Wim Wenders’ ‘Wings of Desire’ Soars to Screens After Restoration

Wim Wenders' 'Wings of Desire' Soars
Berlin Film Festival

It’s been 30 years since the release of Wim Wenders’ signature film “Der Himmel über Berlin” aka “Wings of Desire,” and the premiere of the newly restored version in Berlinale Classics is a way of kicking off its anniversary theatrical re-release in Germany this April by Studiocanal, via their Arthaus Classics label.

The Wim Wenders Foundation has already restored 16 of Wenders’ films, including “The American Friend” and “Alice in the Cities,” but it was only then that Wenders felt ready to tackle what he knew would be the biggest challenge.

“‘Wings of Desire’ was so much more complex because we shot three-quarters of it in black & white and one-quarter in color,” Wenders explains. “They were intercut in each and every reel, and that’s where the trouble began.” In order to marry the two formats, including seamless transitions, the film had to go through several generations of interpositive and internegative, losing quality with every step, to create the final negatives used for release. “As beautiful as it might have looked in Cannes ’87, Wenders adds, “every print ever since is six generations removed.”

Wenders remembers that his cameraman, Henri Alekan, famous for his black & white photography on Cocteau’s “Beauty and the Beast” “suffered terribly because his beautiful black & white was printed on color negative. And he said, ‘Why can’t I get it right?’ and I said, ‘Henri, you will never get it right because it’s color negative and that’s the condition of the film.’ And also in the six generations, we lost some of the sharpness and contrast.”

While 2010 already saw a state-of-the-art HD mastering by Criterion for it’s Blu-ray edition, Wenders felt that “we needed to go deeper, because we needed something that was going to survive forever.” That meant getting back as close as possible to the original negative.

It took some time to hunt down the material, which was scattered among several archives, but all the elements were located in good condition. Everything was scanned at 4K and pieced together, with every effect not done in the camera being digitally re-created. The black & white and color sequences were reassembled, frame-identical to the original film with no generational loss, which revealed an image quality that had never been seen.
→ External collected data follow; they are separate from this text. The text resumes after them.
**config.mk**
```make
export PLATFORM = sky130hd
export DESIGN_NAME = beam_delay_sched
export DESIGN_NICKNAME = d
export VERILOG_FILES = /design/src/rtl/beam_pkg.sv /design/src/rtl/beam_delay_tbl.sv /design/src/rtl/beam_delay_sched.sv
export SDC_FILE = /design/constraint.sdc
export NUM_CORES = 1
export LEC_CHECK = 0
export CELL_PAD_IN_SITES_DETAIL_PLACEMENT = 0
export CELL_PAD_IN_SITES_GLOBAL_PLACEMENT = 1
export CORE_UTILIZATION = 50
export DETAILED_ROUTE_END_ITERATION = 10
export PLACE_DENSITY = 0.78
export SLEW_MARGIN = 10
export SYNTH_ARGS = -nofsm -noshare
export SYNTH_HDL_FRONTEND = slang
export SYNTH_SLANG_ARGS = --single-unit
export TNS_END_PERCENT = 100
```
**constraint.sdc**
```tcl
create_clock -name clk -period 4.3 [get_ports clk]
set_input_delay 0.86 -clock clk [delete_from_list [all_inputs] [get_ports clk]]
set_output_delay 0.86 -clock clk [all_outputs]
set_load 0.05 [all_outputs]
```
The painstaking work on the color correction became for Wenders an emotional experience, “I thought of Henri a lot and to regain that first generation brought such an enrichment of each and every shot,” he recalls. “Even before it was all put together – seriously, I sat there and cried. Because I so wished Henri could see it.”

But arguably his greatest collaborator was Berlin itself. “I always had a close relationship to the city of Berlin,” he says. “And I always felt throughout the making of ‘Wings of Desire,’ that the city was carrying the film, the city had sort of co-invented the story — the whole idea of the angels was something that I always felt that the city itself had suggested.

“And then of course two years later it became a whole different city,” he continues, “so I felt I had preserved a part of it that was very rapidly disappearing. Berlin changed in two or three years after ’89-’90, as if there was no tomorrow. And I realized I had just caught it in the nick of time, that strange, legendary island of a city that had made Berlin unique for 30 years. ‘Wings of Desire,’ more than any of my films, was a sheer gift. I was given this film as a gift from this city.”

Studiocanal has also acquired rights to a number of other Wenders films and additional releases will be forthcoming.